Aim of the exercise>
Show every line in the records below that contains the word "discards".

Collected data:
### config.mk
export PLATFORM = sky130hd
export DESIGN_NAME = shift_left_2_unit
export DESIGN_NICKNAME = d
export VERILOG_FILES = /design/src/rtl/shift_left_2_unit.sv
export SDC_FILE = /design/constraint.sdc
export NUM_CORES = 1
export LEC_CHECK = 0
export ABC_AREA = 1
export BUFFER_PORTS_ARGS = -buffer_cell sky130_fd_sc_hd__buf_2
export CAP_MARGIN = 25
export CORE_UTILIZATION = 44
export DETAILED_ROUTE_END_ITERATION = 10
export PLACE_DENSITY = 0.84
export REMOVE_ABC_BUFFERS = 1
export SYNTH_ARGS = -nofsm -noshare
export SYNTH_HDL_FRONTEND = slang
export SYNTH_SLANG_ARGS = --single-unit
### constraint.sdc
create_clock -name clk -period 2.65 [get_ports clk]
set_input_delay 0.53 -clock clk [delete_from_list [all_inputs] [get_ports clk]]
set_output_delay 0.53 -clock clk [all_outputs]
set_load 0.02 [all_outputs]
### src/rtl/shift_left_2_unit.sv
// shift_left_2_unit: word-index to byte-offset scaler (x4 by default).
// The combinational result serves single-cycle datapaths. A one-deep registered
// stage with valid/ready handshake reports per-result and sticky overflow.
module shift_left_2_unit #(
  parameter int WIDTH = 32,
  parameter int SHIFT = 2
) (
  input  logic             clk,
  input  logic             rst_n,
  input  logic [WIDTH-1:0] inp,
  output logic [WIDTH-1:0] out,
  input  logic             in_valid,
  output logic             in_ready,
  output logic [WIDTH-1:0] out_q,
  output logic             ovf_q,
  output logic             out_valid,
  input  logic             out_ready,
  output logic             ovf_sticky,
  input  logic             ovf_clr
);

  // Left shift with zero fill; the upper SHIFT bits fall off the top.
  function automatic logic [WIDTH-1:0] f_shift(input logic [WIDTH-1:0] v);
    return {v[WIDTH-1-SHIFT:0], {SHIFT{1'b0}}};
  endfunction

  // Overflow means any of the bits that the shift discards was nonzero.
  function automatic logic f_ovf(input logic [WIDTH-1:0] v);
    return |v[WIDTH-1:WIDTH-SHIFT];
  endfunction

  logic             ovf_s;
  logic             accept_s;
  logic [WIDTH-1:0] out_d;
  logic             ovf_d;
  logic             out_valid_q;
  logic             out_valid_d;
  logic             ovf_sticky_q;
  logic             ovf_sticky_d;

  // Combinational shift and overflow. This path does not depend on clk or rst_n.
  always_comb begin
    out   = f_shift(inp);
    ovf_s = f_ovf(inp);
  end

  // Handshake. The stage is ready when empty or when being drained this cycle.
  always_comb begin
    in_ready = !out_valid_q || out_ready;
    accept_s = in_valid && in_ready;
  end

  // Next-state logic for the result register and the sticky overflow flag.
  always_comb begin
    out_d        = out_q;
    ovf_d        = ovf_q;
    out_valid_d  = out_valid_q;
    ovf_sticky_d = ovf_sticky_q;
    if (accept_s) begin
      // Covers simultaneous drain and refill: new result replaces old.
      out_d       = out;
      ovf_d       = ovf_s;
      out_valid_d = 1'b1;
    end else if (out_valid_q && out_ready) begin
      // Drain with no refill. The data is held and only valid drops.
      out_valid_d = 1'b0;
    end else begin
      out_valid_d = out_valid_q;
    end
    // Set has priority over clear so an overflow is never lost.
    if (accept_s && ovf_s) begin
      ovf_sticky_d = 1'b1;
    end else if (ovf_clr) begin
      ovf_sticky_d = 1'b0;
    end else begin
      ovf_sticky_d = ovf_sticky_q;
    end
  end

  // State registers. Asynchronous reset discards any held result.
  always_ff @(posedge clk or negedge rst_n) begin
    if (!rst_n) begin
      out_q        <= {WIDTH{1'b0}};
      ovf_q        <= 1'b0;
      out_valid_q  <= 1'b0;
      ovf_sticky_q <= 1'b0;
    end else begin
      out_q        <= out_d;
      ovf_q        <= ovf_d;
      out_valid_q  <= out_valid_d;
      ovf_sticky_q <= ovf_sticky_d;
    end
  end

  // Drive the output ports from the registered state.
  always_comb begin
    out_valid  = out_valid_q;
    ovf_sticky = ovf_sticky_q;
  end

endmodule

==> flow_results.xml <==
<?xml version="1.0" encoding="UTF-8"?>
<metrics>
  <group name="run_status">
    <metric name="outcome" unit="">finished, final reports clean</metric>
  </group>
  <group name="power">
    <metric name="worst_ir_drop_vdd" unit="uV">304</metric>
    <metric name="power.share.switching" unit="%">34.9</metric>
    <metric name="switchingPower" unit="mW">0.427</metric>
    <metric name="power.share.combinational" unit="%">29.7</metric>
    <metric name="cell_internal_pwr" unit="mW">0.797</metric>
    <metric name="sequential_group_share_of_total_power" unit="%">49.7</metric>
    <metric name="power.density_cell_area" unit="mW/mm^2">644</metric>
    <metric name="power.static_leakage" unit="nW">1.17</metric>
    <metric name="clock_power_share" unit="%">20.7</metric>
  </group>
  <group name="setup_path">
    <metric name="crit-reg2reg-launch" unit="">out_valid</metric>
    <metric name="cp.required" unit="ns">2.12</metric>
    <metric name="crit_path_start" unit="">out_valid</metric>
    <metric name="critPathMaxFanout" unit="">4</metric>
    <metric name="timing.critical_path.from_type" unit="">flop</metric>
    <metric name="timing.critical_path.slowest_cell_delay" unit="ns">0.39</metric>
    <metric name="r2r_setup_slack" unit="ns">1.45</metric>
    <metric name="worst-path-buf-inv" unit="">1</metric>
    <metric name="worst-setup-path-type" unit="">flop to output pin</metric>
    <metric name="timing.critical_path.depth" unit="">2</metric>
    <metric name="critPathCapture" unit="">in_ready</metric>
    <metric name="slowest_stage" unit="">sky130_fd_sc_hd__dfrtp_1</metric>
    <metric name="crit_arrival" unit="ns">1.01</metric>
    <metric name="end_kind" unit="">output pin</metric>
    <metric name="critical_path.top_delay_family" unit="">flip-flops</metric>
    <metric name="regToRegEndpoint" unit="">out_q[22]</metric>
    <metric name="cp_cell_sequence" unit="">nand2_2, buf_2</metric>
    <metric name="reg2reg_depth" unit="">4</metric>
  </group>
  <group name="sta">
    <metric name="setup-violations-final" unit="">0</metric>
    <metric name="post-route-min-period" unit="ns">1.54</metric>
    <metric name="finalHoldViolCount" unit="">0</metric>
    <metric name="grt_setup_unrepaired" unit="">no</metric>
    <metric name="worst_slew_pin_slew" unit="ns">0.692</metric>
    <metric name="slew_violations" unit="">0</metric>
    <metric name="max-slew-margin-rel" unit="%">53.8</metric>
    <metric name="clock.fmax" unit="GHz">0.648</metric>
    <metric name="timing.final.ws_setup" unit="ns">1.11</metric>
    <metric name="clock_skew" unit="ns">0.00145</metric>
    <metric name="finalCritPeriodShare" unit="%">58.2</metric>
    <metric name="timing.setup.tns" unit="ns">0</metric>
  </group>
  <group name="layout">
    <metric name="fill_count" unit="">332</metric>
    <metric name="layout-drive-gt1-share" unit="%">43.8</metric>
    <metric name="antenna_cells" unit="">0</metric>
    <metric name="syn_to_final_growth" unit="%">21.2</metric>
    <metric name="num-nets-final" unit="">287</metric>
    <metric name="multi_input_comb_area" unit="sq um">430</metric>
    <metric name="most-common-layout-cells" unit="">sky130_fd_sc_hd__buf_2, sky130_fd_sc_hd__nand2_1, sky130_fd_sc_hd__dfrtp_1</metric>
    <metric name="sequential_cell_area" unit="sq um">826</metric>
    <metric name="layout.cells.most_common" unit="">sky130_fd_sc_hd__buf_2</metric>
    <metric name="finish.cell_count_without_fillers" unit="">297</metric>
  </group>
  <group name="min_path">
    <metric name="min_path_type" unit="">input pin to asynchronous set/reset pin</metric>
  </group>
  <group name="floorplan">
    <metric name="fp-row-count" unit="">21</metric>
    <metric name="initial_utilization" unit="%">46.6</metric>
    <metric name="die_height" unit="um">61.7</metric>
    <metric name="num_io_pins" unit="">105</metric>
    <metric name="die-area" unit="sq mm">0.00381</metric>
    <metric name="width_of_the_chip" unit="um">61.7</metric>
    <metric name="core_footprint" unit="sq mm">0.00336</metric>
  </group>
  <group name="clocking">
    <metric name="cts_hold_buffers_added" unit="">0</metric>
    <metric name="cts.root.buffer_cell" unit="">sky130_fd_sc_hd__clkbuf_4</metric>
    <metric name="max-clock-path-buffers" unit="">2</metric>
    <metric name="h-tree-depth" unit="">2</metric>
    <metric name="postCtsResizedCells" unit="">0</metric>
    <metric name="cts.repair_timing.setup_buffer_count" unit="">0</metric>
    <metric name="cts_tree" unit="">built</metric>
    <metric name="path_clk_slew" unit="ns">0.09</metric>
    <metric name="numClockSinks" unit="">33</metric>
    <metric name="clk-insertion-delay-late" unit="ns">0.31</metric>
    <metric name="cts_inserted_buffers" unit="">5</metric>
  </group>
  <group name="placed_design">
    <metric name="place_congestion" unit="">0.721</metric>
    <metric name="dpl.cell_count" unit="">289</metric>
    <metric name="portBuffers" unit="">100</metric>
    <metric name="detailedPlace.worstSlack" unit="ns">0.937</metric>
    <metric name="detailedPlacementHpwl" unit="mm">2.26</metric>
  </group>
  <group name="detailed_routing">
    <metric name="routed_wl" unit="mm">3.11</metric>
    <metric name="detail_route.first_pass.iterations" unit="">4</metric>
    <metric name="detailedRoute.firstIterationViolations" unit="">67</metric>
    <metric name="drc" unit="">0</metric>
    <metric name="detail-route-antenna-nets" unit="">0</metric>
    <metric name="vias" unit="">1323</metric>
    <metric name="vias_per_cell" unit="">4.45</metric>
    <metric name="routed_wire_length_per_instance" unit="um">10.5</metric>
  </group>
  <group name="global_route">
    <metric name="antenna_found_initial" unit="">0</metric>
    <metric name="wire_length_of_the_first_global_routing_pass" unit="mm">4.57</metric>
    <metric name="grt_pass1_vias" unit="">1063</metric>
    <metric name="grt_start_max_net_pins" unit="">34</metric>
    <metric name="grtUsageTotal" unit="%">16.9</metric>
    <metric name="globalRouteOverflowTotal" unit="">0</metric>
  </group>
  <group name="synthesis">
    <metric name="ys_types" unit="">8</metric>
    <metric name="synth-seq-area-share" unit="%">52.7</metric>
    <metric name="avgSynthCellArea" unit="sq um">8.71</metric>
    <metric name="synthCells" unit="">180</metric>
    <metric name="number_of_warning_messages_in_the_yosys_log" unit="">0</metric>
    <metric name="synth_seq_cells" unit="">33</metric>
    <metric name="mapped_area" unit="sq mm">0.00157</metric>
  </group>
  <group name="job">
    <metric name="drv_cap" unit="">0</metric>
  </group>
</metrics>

Your response>
  // Overflow means any of the bits that the shift discards was nonzero.
  // State registers. Asynchronous reset discards any held result.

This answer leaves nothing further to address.